■ PROBLEM DETAILS
From the data that follows, report the number of lines including "summed", and only that number.

■ PROVIDED INFORMATION
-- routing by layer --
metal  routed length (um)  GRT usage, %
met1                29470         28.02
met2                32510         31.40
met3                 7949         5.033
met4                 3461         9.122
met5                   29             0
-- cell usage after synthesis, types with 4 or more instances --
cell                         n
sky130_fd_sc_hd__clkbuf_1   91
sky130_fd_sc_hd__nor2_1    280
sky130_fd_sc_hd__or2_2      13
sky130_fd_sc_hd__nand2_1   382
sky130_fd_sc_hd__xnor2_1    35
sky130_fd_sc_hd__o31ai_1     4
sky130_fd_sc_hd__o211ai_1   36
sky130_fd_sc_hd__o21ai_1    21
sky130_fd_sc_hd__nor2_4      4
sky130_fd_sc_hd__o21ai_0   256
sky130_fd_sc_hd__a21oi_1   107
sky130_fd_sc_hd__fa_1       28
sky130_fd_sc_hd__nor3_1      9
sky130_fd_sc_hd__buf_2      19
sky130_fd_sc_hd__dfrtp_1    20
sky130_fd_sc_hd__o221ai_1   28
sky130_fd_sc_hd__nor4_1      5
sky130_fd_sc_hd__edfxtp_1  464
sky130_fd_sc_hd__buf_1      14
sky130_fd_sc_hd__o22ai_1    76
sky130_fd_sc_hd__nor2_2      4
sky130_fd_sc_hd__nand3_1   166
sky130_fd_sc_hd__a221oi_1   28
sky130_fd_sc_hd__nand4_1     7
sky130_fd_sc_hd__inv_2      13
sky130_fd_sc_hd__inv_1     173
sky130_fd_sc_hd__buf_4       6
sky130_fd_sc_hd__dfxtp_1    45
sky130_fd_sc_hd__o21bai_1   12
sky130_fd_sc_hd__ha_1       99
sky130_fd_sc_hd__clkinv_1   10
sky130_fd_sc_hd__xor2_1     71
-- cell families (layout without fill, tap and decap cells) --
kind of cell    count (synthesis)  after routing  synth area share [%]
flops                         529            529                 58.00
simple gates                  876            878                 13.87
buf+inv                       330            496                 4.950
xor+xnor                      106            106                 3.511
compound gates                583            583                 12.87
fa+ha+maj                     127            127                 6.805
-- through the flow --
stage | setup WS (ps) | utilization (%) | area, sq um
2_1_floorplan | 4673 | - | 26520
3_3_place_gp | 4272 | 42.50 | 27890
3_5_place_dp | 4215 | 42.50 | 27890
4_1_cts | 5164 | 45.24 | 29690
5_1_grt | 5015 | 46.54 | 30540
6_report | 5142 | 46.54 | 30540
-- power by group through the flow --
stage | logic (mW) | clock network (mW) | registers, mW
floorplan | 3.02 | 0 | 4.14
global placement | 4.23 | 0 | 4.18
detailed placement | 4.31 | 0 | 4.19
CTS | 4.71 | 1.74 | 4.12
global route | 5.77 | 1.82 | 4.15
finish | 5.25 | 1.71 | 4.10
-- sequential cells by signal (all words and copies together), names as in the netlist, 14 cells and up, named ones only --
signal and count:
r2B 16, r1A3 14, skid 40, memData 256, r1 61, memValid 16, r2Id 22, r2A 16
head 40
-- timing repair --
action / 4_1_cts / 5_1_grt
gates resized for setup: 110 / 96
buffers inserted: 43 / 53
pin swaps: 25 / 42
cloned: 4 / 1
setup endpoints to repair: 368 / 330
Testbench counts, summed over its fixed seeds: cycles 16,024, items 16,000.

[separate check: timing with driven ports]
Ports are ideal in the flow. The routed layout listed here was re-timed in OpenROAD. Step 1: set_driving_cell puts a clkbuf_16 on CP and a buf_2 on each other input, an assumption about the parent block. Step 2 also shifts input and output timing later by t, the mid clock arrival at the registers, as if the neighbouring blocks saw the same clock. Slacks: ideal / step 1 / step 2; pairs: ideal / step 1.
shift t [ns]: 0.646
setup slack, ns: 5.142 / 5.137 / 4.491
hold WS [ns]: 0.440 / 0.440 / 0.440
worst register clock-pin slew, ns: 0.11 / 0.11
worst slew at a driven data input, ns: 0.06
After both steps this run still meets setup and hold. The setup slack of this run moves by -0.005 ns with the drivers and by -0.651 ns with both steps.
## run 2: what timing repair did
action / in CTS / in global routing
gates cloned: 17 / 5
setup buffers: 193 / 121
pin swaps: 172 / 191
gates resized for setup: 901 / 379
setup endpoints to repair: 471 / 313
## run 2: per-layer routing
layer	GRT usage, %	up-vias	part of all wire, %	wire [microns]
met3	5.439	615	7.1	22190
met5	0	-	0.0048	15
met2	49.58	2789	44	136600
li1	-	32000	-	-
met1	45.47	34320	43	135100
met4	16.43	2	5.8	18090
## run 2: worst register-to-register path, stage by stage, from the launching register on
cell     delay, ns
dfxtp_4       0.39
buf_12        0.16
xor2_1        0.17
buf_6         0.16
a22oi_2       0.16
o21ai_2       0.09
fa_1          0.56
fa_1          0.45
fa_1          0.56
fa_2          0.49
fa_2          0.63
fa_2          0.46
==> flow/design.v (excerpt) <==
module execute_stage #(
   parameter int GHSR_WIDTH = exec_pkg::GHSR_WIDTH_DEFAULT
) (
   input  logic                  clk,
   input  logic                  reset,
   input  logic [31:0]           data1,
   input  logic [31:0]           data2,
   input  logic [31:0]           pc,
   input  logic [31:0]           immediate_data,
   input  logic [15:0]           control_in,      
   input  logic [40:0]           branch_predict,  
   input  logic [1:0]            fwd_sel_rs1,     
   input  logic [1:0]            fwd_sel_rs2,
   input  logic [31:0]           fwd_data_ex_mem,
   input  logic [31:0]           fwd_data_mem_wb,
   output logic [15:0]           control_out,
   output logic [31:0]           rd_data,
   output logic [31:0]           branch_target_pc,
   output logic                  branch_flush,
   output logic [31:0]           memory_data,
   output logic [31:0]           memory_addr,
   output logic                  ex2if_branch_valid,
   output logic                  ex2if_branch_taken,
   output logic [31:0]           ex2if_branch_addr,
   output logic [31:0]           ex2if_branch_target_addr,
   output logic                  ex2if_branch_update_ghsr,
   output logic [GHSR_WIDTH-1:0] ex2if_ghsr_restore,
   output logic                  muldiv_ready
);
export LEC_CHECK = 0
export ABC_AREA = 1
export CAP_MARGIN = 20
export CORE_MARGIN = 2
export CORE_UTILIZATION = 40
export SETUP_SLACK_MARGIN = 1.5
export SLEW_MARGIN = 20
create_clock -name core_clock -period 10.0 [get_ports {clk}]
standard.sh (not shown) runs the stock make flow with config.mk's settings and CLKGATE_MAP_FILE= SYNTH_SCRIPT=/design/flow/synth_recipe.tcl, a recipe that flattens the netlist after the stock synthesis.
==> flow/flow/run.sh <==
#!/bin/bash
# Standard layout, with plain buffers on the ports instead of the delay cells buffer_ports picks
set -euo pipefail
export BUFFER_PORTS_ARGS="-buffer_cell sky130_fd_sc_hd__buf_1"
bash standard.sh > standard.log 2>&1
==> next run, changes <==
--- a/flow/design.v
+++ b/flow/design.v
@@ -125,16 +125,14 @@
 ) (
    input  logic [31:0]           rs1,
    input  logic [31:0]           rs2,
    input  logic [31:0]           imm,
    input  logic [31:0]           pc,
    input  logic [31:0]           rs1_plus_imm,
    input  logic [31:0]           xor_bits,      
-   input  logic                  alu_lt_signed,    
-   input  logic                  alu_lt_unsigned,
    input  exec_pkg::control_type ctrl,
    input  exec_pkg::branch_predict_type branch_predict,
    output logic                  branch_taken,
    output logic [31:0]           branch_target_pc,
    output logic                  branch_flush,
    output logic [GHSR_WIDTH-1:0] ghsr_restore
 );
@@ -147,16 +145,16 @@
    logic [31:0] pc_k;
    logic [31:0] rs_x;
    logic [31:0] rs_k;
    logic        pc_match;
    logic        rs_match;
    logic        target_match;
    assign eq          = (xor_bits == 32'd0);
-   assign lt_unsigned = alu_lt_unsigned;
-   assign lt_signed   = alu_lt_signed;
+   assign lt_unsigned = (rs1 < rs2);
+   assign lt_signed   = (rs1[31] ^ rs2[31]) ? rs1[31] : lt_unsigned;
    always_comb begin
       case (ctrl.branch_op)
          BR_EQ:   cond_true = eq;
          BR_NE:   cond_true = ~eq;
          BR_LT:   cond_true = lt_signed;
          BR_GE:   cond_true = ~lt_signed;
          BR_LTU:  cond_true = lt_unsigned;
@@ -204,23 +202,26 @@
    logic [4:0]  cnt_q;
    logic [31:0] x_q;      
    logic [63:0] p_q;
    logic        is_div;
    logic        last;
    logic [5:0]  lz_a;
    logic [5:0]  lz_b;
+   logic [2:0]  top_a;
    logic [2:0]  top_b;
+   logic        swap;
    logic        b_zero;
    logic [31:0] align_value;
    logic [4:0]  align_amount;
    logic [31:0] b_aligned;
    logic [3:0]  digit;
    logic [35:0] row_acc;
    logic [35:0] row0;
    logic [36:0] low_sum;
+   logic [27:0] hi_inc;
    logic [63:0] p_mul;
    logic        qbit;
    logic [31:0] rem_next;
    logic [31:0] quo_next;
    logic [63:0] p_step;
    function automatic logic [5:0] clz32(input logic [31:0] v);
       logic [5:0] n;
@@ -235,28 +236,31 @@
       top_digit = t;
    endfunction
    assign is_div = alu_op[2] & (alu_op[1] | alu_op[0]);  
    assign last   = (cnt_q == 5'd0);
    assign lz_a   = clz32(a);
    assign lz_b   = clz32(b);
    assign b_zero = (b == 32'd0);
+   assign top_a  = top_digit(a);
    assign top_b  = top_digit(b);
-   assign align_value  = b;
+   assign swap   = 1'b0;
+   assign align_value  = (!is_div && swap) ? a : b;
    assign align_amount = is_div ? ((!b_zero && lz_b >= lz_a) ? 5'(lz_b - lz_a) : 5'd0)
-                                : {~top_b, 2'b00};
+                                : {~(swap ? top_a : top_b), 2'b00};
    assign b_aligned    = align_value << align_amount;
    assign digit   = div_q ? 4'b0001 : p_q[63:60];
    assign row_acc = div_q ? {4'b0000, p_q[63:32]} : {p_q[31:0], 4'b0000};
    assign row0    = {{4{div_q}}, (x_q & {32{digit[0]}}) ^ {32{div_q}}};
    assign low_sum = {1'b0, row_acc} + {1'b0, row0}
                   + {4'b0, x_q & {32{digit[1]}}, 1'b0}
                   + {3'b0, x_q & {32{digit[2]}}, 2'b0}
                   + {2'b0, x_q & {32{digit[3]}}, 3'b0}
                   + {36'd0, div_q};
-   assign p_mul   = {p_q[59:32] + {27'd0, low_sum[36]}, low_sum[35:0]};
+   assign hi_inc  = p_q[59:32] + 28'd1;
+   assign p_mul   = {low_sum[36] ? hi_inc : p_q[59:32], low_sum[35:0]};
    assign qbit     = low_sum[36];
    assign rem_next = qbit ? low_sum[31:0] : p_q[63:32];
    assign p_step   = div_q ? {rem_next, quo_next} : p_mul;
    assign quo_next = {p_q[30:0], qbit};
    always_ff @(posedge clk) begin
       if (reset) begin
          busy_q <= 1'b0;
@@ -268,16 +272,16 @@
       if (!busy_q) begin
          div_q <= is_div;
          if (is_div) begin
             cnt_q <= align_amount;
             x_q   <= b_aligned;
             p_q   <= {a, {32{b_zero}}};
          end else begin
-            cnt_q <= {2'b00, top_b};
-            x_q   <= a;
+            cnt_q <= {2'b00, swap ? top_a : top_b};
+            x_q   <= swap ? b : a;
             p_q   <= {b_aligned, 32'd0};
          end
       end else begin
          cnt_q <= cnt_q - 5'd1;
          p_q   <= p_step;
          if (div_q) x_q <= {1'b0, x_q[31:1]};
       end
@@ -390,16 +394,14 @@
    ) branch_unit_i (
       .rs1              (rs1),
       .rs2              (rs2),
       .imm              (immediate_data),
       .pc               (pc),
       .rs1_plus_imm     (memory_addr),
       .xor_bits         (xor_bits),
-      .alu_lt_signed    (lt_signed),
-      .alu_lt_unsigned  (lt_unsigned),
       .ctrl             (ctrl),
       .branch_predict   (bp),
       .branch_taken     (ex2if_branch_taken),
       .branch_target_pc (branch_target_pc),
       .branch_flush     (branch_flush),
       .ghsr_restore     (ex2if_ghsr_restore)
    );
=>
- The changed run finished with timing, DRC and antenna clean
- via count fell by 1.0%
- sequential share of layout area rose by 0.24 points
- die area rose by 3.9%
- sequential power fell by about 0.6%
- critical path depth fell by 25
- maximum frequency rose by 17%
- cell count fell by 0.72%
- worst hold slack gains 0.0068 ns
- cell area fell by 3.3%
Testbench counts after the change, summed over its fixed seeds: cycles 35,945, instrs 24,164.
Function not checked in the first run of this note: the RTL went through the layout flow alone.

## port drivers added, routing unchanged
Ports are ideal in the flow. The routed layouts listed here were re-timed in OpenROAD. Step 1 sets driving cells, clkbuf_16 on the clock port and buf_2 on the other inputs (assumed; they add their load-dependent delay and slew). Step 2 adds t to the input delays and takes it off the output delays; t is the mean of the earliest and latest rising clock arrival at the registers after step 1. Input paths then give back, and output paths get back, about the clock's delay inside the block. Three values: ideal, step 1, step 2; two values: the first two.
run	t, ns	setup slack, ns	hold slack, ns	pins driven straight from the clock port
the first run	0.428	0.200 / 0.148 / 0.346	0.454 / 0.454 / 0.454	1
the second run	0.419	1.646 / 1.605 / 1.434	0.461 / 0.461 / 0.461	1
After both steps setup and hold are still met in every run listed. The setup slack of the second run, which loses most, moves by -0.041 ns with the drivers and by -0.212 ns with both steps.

■ FINISHED EXERCISE
2